Text Box: Table 1. Predicting Perceived Usefulness
Factors that predict Perceived Usefulness
Number of Good Recs.	0.53 **
Number of Useful Recs.	0.41 **
Detail in item description	0.35 **
Know reason for recs.? (Transparency)	0.31 *
Trust-Generating Recs.	0.30 *
Factors that don't predict RS Usefulness
Time to get Receive Recs.	0.09
Number of Recs.	-0.02
Number of items to rate	-0.15

c) What Factors Predicted Perceived Usefulness of System: What factors contributed to the perceived usefulness of a system? To examine this question, we computed correlations between Perceived Usefulness and other Text Box:  aspects of a Recommender System (see Table 1). We found that certain elements correlated strongly with perceived usefulness, while others showed a very low correlation.

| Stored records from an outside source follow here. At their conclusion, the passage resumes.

### config.mk
export PLATFORM = sky130hd
export DESIGN_NAME = infix_to_postfix_converter
export DESIGN_NICKNAME = d
export VERILOG_FILES = /design/src/rtl/core/i2p_pkg.sv /design/src/rtl/core/infix_to_postfix_converter.sv
export SDC_FILE = /design/constraint.sdc
export NUM_CORES = 1
export LEC_CHECK = 0
export ABC_AREA = 1
export BUFFER_PORTS_ARGS = -buffer_cell sky130_fd_sc_hd__clkbuf_2
export CORE_ASPECT_RATIO = 1.25
export CORE_MARGIN = 5
export CORE_UTILIZATION = 44
export CTS_CLUSTER_DIAMETER = 40
export CTS_CLUSTER_SIZE = 20
export DETAILED_ROUTE_END_ITERATION = 10
export PLACE_DENSITY = 0.62
export SYNTH_ARGS = -nofsm -noshare
export SYNTH_HDL_FRONTEND = slang
export SYNTH_SLANG_ARGS = --single-unit
### constraint.sdc
create_clock -name i_clk -period 4.15 [get_ports i_clk]
set_clock_uncertainty 0.1 [all_clocks]
set_input_delay 0.83 -clock i_clk [delete_from_list [all_inputs] [get_ports i_clk]]
set_output_delay 0.83 -clock i_clk [all_outputs]
set_load 0.005 [all_outputs]
### src/rtl/core/i2p_pkg.sv
`default_nettype none

package i2p_pkg;

    typedef enum logic [1:0] {
        S_IDLE,
        S_READ,
        S_POP,
        S_END
    } t_state;

    typedef enum logic [1:0] {
        KIND_CHAR     = 2'd0,
        KIND_DONE     = 2'd1,
        KIND_MISMATCH = 2'd2,
        KIND_OVERFLOW = 2'd3
    } t_kind;

    typedef enum logic [2:0] {
        CLS_OTHER,
        CLS_ALNUM,
        CLS_OPENER,
        CLS_OPERATOR,
        CLS_CLOSER
    } t_cls;

    // stack symbol codes, operators below the openers
    typedef enum logic [2:0] {
        SYM_PLUS,
        SYM_MINUS,
        SYM_STAR,
        SYM_SLASH,
        SYM_CARET,
        SYM_PAREN,
        SYM_BRACKET,
        SYM_BRACE
    } t_sym;

    localparam logic [7:0] CH_PLUS   = 8'h2B;
    localparam logic [7:0] CH_MINUS  = 8'h2D;
    localparam logic [7:0] CH_STAR   = 8'h2A;
    localparam logic [7:0] CH_SLASH  = 8'h2F;
    localparam logic [7:0] CH_CARET  = 8'h5E;
    localparam logic [7:0] CH_LPAREN = 8'h28;
    localparam logic [7:0] CH_RPAREN = 8'h29;
    localparam logic [7:0] CH_LBRACK = 8'h5B;
    localparam logic [7:0] CH_RBRACK = 8'h5D;
    localparam logic [7:0] CH_LBRACE = 8'h7B;
    localparam logic [7:0] CH_RBRACE = 8'h7D;
    localparam logic [7:0] CH_DIG_LO = 8'h30;
    localparam logic [7:0] CH_DIG_HI = 8'h39;
    localparam logic [7:0] CH_UPR_LO = 8'h41;
    localparam logic [7:0] CH_UPR_HI = 8'h5A;
    localparam logic [7:0] CH_LWR_LO = 8'h61;
    localparam logic [7:0] CH_LWR_HI = 8'h7A;
    localparam logic [7:0] CH_NONE   = 8'h00;

    function automatic logic is_alnum(input logic [7:0] c);
        return (c >= CH_DIG_LO && c <= CH_DIG_HI) ||
               (c >= CH_UPR_LO && c <= CH_UPR_HI) ||
               (c >= CH_LWR_LO && c <= CH_LWR_HI);
    endfunction

    function automatic t_cls classify(input logic [7:0] c);
        t_cls cls;
        case (c)
            CH_PLUS, CH_MINUS, CH_STAR, CH_SLASH, CH_CARET: cls = CLS_OPERATOR;
            CH_LPAREN, CH_LBRACK, CH_LBRACE:                cls = CLS_OPENER;
            CH_RPAREN, CH_RBRACK, CH_RBRACE:                cls = CLS_CLOSER;
            default: begin
                cls = is_alnum(c) ? CLS_ALNUM : CLS_OTHER;
            end
        endcase
        return cls;
    endfunction

    // closers map to the code of their opener
    function automatic t_sym sym_of(input logic [7:0] c);
        t_sym s;
        case (c)
            CH_PLUS:              s = SYM_PLUS;
            CH_MINUS:             s = SYM_MINUS;
            CH_STAR:              s = SYM_STAR;
            CH_SLASH:             s = SYM_SLASH;
            CH_CARET:             s = SYM_CARET;
            CH_LPAREN, CH_RPAREN: s = SYM_PAREN;
            CH_LBRACK, CH_RBRACK: s = SYM_BRACKET;
            CH_LBRACE, CH_RBRACE: s = SYM_BRACE;
            default:              s = SYM_PLUS;
        endcase
        return s;
    endfunction

    function automatic logic [7:0] sym_char(input t_sym s);
        logic [7:0] c;
        case (s)
            SYM_PLUS:    c = CH_PLUS;
            SYM_MINUS:   c = CH_MINUS;
            SYM_STAR:    c = CH_STAR;
            SYM_SLASH:   c = CH_SLASH;
            SYM_CARET:   c = CH_CARET;
            SYM_PAREN:   c = CH_LPAREN;
            SYM_BRACKET: c = CH_LBRACK;
            SYM_BRACE:   c = CH_LBRACE;
            default:     c = CH_NONE;
        endcase
        return c;
    endfunction

    function automatic logic [2:0] prec(input t_sym s);
        logic [2:0] p;
        case (s)
            SYM_PLUS, SYM_MINUS: p = 3'd2;
            SYM_STAR, SYM_SLASH: p = 3'd3;
            SYM_CARET:           p = 3'd4;
            default:             p = 3'd1;
        endcase
        return p;
    endfunction

endpackage

`default_nettype wire

### src/rtl/core/infix_to_postfix_converter.sv
`default_nettype none

// Shunting-yard infix to postfix converter. One ASCII character enters per input beat,
// i_end_of_expr flags the last one. Letters and digits come out at once; + - * / ^ are
// stacked with precedences 2, 2, 3, 3, 4, all left-associative, and ( [ { must be closed
// by their own closer. Each output beat carries a postfix character (kind 0), an
// expression-done mark (kind 1), a bracket mismatch (kind 2) or a stack overflow
// (kind 3); o_last_of_run marks the last beat caused by one input character. After an
// error, input is dropped silently up to and including the next flagged character.
// Stack access: the operator stack lives in a single-port-per-side synchronous memory
// with a registered read, so every look at the top of stack passes through a read state
// and an evaluate state. A letter, digit, ignored character or opener needs no look; an
// operator or closer takes one look plus one for each operator it pops; a flagged
// character that raises no error adds one look plus one per operator left on the stack.
// A dropped character is taken in the idle state; downstream stall stretches the rest.
// There is no clearing pass after reset: the stack is tracked by its fill count.
module infix_to_postfix_converter #(
    parameter int STACK_DEPTH = 32
) (
    input  wire logic       i_clk,
    input  wire logic       i_rst_n,
    // character input
    input  wire logic       i_in_valid,
    output logic            o_in_stall,
    input  wire logic [7:0] i_ch,
    input  wire logic       i_end_of_expr,
    // postfix result output
    output logic            o_out_valid,
    input  wire logic       i_out_stall,
    output logic [7:0]      o_out_ch,
    output logic [1:0]      o_kind,
    output logic            o_last_of_run
);

    localparam int AW = (STACK_DEPTH > 1) ? $clog2(STACK_DEPTH) : 1;
    localparam int CW = $clog2(STACK_DEPTH + 1);
    localparam logic [CW-1:0] COUNT_FULL = CW'(STACK_DEPTH);

    // control state
    i2p_pkg::t_state r_state;
    i2p_pkg::t_state n_state;
    logic [CW-1:0]   r_count;
    logic            r_skip;      // dropping input after an error
    logic            r_err;       // current character raised an error
    logic            r_flush;     // popping the rest at end of expression
    logic            r_pend_valid;
    logic            r_out_valid;

    // current character, decoded
    i2p_pkg::t_sym   r_code;
    logic            r_is_closer;
    logic            r_last;

    // stack memory and its registered read port
    i2p_pkg::t_sym   r_stack_mem [STACK_DEPTH];
    i2p_pkg::t_sym   r_top;

    // one result held back until we know whether it ends the run
    logic [7:0]      r_pend_ch;
    i2p_pkg::t_kind  r_pend_kind;

    logic [7:0]      r_out_ch;
    i2p_pkg::t_kind  r_out_kind;
    logic            r_out_last;

    // decode of the arriving character
    i2p_pkg::t_cls   in_cls;
    i2p_pkg::t_sym   in_code;
    logic            in_fire;

    // top-of-stack evaluation
    logic            stack_full;
    logic            stack_empty;
    logic            top_is_op;
    logic            pop_op;
    logic            top_match;
    logic [CW-1:0]   count_m1;
    logic [AW-1:0]   rd_addr;
    logic [AW-1:0]   wr_addr;

    // actions of this cycle
    logic            emit;
    logic [7:0]      emit_ch;
    i2p_pkg::t_kind  emit_kind;
    logic            push;
    i2p_pkg::t_sym   push_code;
    logic            pop;
    logic            set_err;
    logic            finish;
    logic            slot_free;
    logic            hold;
    logic            load_out;

    assign in_cls  = i2p_pkg::classify(i_ch);
    assign in_code = i2p_pkg::sym_of(i_ch);
    assign in_fire = (r_state == i2p_pkg::S_IDLE) && i_in_valid;

    assign stack_full  = (r_count == COUNT_FULL);
    assign stack_empty = (r_count == '0);
    assign count_m1    = r_count - CW'(1);
    assign rd_addr     = count_m1[AW-1:0];
    assign wr_addr     = r_count[AW-1:0];
    assign top_is_op   = (r_top < i2p_pkg::SYM_PAREN);

    // operators pop on precedence, closers and the final flush pop any operator
    assign pop_op = !stack_empty && top_is_op &&
                    (r_flush || r_is_closer ||
                     (i2p_pkg::prec(r_top) >= i2p_pkg::prec(r_code)));
    assign top_match = !stack_empty && (r_top == r_code);

    // a new result may enter the holding slot once the older one can move out
    assign slot_free = !r_out_valid || !i_out_stall;
    assign hold      = emit && r_pend_valid && !slot_free;

    // actions per state
    always_comb begin
        emit      = 1'b0;
        emit_ch   = i2p_pkg::CH_NONE;
        emit_kind = i2p_pkg::KIND_CHAR;
        push      = 1'b0;
        push_code = in_code;
        pop       = 1'b0;
        set_err   = 1'b0;
        finish    = 1'b0;
        case (r_state)
            i2p_pkg::S_IDLE: begin
                if (in_fire && !r_skip) begin
                    case (in_cls)
                        i2p_pkg::CLS_ALNUM: begin
                            emit    = 1'b1;
                            emit_ch = i_ch;
                        end
                        i2p_pkg::CLS_OPENER: begin
                            if (stack_full) begin
                                emit      = 1'b1;
                                emit_kind = i2p_pkg::KIND_OVERFLOW;
                                set_err   = 1'b1;
                            end else begin
                                push = 1'b1;
                            end
                        end
                        default: ;
                    endcase
                end
            end
            i2p_pkg::S_POP: begin
                push_code = r_code;
                if (pop_op) begin
                    emit    = 1'b1;
                    emit_ch = i2p_pkg::sym_char(r_top);
                    pop     = 1'b1;
                end else if (r_flush) begin
                    // an opener left on the stack is unclosed
                    emit      = 1'b1;
                    emit_kind = stack_empty ? i2p_pkg::KIND_DONE : i2p_pkg::KIND_MISMATCH;
                end else if (r_is_closer) begin
                    if (top_match) begin
                        pop = 1'b1;
                    end else begin
                        emit      = 1'b1;
                        emit_kind = i2p_pkg::KIND_MISMATCH;
                        set_err   = 1'b1;
                    end
                end else if (stack_full) begin
                    emit      = 1'b1;
                    emit_kind = i2p_pkg::KIND_OVERFLOW;
                    set_err   = 1'b1;
                end else begin
                    push = 1'b1;
                end
            end
            i2p_pkg::S_END: begin
                finish = !r_pend_valid || slot_free;
            end
            default: ;
        endcase
    end

    // next state
    always_comb begin
        n_state = r_state;
        case (r_state)
            i2p_pkg::S_IDLE: begin
                if (in_fire && !r_skip) begin
                    case (in_cls)
                        i2p_pkg::CLS_OPERATOR, i2p_pkg::CLS_CLOSER: n_state = i2p_pkg::S_READ;
                        i2p_pkg::CLS_OPENER: begin
                            n_state = (stack_full || !i_end_of_expr) ? i2p_pkg::S_END
                                                                     : i2p_pkg::S_READ;
                        end
                        default: begin
                            n_state = i_end_of_expr ? i2p_pkg::S_READ : i2p_pkg::S_END;
                        end
                    endcase
                end
            end
            i2p_pkg::S_READ: begin
                n_state = i2p_pkg::S_POP;
            end
            i2p_pkg::S_POP: begin
                if (hold) begin
                    n_state = i2p_pkg::S_POP;
                end else if (pop_op) begin
                    n_state = i2p_pkg::S_READ;
                end else if (r_flush || set_err || !r_last) begin
                    n_state = i2p_pkg::S_END;
                end else begin
                    n_state = i2p_pkg::S_READ;
                end
            end
            i2p_pkg::S_END: begin
                if (finish) begin
                    n_state = i2p_pkg::S_IDLE;
                end
            end
            default: n_state = i2p_pkg::S_IDLE;
        endcase
    end

    // control registers
    always_ff @(posedge i_clk) begin
        if (!i_rst_n) begin
            r_state      <= i2p_pkg::S_IDLE;
            r_count      <= '0;
            r_skip       <= 1'b0;
            r_err        <= 1'b0;
            r_flush      <= 1'b0;
            r_pend_valid <= 1'b0;
            r_out_valid  <= 1'b0;
        end else begin
            r_state <= n_state;

            // error flag of the character in progress
            if (!hold && set_err) begin
                r_err <= 1'b1;
            end else if (in_fire) begin
                r_err <= 1'b0;
            end

            if (in_fire) begin
                // characters that need no stack look go straight to the flush
                r_flush <= !((in_cls == i2p_pkg::CLS_OPERATOR) ||
                             (in_cls == i2p_pkg::CLS_CLOSER));
                if (r_skip && i_end_of_expr) begin
                    r_count <= '0;
                    r_skip  <= 1'b0;
                end
            end

            if (!hold) begin
                if (push) begin
                    r_count <= r_count + CW'(1);
                end else if (pop) begin
                    r_count <= count_m1;
                end
                if ((r_state == i2p_pkg::S_POP) && !pop_op && !r_flush && !set_err &&
                    r_last) begin
                    r_flush <= 1'b1;
                end
            end

            if (finish) begin
                if (r_last) begin
                    r_count <= '0;
                    r_skip  <= 1'b0;
                end else if (r_err) begin
                    r_skip <= 1'b1;
                end
            end

            // holding slot
            if (emit && !hold) begin
                r_pend_valid <= 1'b1;
            end else if (finish) begin
                r_pend_valid <= 1'b0;
            end

            if (load_out) begin
                r_out_valid <= 1'b1;
            end else if (!i_out_stall) begin
                r_out_valid <= 1'b0;
            end
        end
    end

    // the held result moves out when a newer one replaces it or the run ends
    assign load_out = r_pend_valid && ((emit && !hold) || finish);

    // payload registers
    always_ff @(posedge i_clk) begin
        if (in_fire) begin
            r_code      <= in_code;
            r_is_closer <= (in_cls == i2p_pkg::CLS_CLOSER);
            r_last      <= i_end_of_expr;
        end
        if (emit && !hold) begin
            r_pend_ch   <= emit_ch;
            r_pend_kind <= emit_kind;
        end
        if (load_out) begin
            r_out_ch   <= r_pend_ch;
            r_out_kind <= r_pend_kind;
            r_out_last <= finish;
        end
    end

    // stack memory: write on push, registered read of the top entry
    always_ff @(posedge i_clk) begin
        if (push && !hold) begin
            r_stack_mem[wr_addr] <= push_code;
        end
        if ((r_state == i2p_pkg::S_READ) && !stack_empty) begin
            r_top <= r_stack_mem[rd_addr];
        end
    end

    assign o_in_stall    = (r_state != i2p_pkg::S_IDLE);
    assign o_out_valid   = r_out_valid;
    assign o_out_ch      = r_out_ch;
    assign o_kind        = r_out_kind;
    assign o_last_of_run = r_out_last;

endmodule

`default_nettype wire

As Table 1 shows, Perceived Usefulness correlated most highly with % Good and % Useful Recommendations. % Good Recommendations is indicative of the accuracy of the algorithm, and it is not surprising that it plays an important role in determining Perceived Usefulness of System. However, these two metrics (Good and Useful Recommendations) do not tell the whole story.  For example, RatingZone’s performance was comparable to Amazon and Sleeper, in terms of Good and Useful recommendations and yet it was neither named as a favorite nor deemed "Very Useful" by subjects.  On the other hand, MovieCritic’s performance was poor relative to Amazon and Reel, but several users named it as a favorite.  Clearly, other factors influenced the users’ perception of RS usefulness.  Our next task was to attempt to isolate those factors.

 

 

Design Suggestions for Recommender Systems

To identify system elements that contributed to perceived overall effectiveness of a system, we analyzed both quantitative and qualitative data (post-test interviews, user comments and observations during test). Drawing on our analysis, we have attempted to offer design suggestions for Recommender Systems. These design suggestions are based on our interpretation of the qualitative and quantitative data we gathered during our study. To the degree possible, we have included figures, tables, user comments, and our own observations to support our reasoning. For some system elements, we do not have any specific recommendations (since our data did not allow any strong inferences). In such cases, we have attempted to define a range of design options, and the factors to consider in choosing a particular option.  For purposes of discussion, we have divided our design suggestions into two broad categories:  system input elements and system output elements. 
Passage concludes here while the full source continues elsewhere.